The Anamorphic Light is a bespoke feature light for the entrance foyer of the facility. It was designed by Most Architecture, and made by Esse-Ci Lighting in Italy, to detailed specifications. The four Y-shaped elements of the light are viewed as if in movement, but occasionally coinciding to form the logo of the organisation. To achieve this anamorphic effect, all shapes were adjusted to perspective correction and their position in space carefully considered. For a workplace fit-out project, which combines spaces for design, development, customer journey, prototyping and final assembly, the design of the light borrows from these elements, to offer an object that contains movement and acceleration.

The entrance space is minimalist, with reflective white floors and fully lit ceiling, a diffused and even rectangle of light, creates a reflective shine on the polished cars that are exhibited here. Throughout, lighting acts as wayfinding, leading employees and customers from the double height reception towards the factory floor. There is a range of specialist rooms, such as prototyping, quality control and dyno testing, which all have unique lighting requirements. These had to be designed to exacting specifications, while also integrating into the overall aesthetic.
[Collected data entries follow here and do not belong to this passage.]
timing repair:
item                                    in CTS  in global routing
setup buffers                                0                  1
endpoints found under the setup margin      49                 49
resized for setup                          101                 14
===== src/arcade_video_defs.svh =====
`ifndef ARCADE_VIDEO_DEFS_SVH
`define ARCADE_VIDEO_DEFS_SVH

// Horizontal raster, counted in half-pixels
`define H_TOTAL         10'd768
`define H_ACTIVE        10'd512
`define H_SYNC_START    10'd560
`define H_SYNC_END      10'd624

// Vertical raster, counted in lines
`define LINE_BITS       9
`define V_TOTAL         9'd264
`define V_ACTIVE_START  9'd16
`define V_ACTIVE_END    9'd240
`define V_SYNC_START    9'd248
`define V_SYNC_END      9'd252

// CPU address map
`define VRAM_BASE       16'h7400
`define VRAM_BYTES      16'd1024
`define PAL_BASE        16'h7F00
`define PAL_BYTES       16'd16
`define CTRL_ADDR       16'h7F80

// Tile fetch latency in cen12 ticks
`define PIPE_TICKS      16

`endif


===== src/arcade_video_pkg.sv =====
package arcade_video_pkg;

   // Raster position, h_cnt in half-pixels
   typedef struct packed {
      logic [9:0] h_cnt;
      logic [7:0] v_cnt;
   } hv_pos_t;

   typedef struct packed {
      logic hblank;
      logic vblank;
      logic hsync_n;
      logic vsync_n;
   } hv_sync_t;

   // Control latch fields, packed in control byte order
   typedef struct packed {
      logic       flip;
      logic       bank;
      logic [1:0] pal_sel;
   } video_ctrl_t;

   typedef struct packed {
      logic       we;
      logic [9:0] addr;
      logic [7:0] data;
   } vram_wr_t;

   typedef struct packed {
      logic       we;
      logic [3:0] index;
      logic [7:0] data;
   } pal_wr_t;

   typedef struct packed {
      logic       active;
      logic [3:0] colour;
   } pix_t;

   // Palette byte layout is RRRGGGBB
   typedef struct packed {
      logic [2:0] r;
      logic [2:0] g;
      logic [1:0] b;
   } rgb_t;

endpackage
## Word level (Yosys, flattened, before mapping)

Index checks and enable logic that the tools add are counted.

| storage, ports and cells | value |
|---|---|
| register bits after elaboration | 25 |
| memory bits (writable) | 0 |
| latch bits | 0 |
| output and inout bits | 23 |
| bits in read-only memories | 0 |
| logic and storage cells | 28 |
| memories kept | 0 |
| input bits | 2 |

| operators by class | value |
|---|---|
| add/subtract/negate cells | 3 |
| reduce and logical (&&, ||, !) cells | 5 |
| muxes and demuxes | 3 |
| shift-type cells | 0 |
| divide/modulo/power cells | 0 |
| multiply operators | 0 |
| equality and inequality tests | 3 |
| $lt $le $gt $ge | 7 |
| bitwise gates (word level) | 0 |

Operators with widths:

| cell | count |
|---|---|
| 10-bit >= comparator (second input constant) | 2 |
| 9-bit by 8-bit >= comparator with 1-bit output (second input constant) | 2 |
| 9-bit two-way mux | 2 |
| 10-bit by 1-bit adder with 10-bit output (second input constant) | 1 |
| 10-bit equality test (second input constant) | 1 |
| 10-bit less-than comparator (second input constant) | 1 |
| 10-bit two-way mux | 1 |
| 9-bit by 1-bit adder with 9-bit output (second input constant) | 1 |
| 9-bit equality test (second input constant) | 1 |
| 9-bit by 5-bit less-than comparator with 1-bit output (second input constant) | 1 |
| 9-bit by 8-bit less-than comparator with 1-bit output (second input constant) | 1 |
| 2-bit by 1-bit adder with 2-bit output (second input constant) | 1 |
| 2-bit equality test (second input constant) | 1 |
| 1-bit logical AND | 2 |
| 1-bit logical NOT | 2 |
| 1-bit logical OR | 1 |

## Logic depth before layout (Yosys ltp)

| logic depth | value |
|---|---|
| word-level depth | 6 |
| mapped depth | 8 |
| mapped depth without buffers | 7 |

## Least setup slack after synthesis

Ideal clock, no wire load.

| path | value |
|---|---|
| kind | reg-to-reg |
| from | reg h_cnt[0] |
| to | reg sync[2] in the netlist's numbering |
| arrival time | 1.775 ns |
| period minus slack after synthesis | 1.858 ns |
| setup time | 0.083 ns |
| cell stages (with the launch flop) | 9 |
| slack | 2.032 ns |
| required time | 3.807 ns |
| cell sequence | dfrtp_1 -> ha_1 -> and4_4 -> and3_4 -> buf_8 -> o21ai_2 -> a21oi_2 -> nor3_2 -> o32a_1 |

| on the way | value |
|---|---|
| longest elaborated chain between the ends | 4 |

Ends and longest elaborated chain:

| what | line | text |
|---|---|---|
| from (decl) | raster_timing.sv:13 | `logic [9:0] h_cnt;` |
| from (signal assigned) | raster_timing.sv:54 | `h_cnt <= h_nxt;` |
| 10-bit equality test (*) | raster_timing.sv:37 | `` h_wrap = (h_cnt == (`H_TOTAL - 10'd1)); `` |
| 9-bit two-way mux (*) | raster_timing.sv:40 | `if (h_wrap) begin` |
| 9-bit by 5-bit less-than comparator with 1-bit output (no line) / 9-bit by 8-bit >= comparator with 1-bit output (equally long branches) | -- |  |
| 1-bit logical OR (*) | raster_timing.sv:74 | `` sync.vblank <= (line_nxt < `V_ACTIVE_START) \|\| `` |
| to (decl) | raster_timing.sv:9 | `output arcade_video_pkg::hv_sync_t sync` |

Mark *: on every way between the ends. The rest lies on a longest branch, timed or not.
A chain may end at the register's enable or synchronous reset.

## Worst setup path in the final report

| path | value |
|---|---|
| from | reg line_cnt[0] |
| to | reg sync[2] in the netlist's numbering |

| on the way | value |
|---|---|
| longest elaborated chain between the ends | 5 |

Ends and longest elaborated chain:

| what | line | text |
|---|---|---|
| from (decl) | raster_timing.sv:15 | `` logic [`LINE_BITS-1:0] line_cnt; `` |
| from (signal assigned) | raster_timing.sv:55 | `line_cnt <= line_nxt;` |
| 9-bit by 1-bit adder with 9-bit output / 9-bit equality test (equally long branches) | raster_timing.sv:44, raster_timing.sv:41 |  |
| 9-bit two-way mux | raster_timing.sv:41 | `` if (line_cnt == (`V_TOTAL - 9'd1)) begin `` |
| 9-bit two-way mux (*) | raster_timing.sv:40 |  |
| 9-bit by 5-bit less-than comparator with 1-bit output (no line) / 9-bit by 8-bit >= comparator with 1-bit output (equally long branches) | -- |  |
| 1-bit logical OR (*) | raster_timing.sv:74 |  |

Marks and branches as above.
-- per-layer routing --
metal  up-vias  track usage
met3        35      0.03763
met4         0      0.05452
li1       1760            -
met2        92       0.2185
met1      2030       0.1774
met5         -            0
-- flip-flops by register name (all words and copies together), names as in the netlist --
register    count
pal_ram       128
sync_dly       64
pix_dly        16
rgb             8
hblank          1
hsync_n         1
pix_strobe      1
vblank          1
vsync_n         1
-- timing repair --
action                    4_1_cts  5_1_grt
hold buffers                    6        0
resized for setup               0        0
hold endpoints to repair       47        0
The project includes a first-floor administrative suite with a clear view of the factory floor through a fully glazed wall. There is no separation between the production element of the enterprise, and the back-of-house sales and administration teams, and so the lighting strategy here, as supplied by Gaismas Magija in Latvia, continues some of the themes utilised on the production floor, whilst providing a comfortable and ergonomic workplace. Meeting spaces, formal and informal are at the heart of the production process, and have their own theme in lighting, softer and featuring floor mounted pieces. The open kitchen and dining area maximise the natural light, a structural ceiling in this area has been exposed and painted, and the lighting cables have been run within the tubular voids in the prefabricated slabs. Unlike the production and office spaces, the corridors and bathrooms have dropped grid ceilings, where the lights are mounted, either a variation of the linear lights or flat cylinders reminiscent of car lights. Mirrors have been custom made with back lighting and bespoke light signage.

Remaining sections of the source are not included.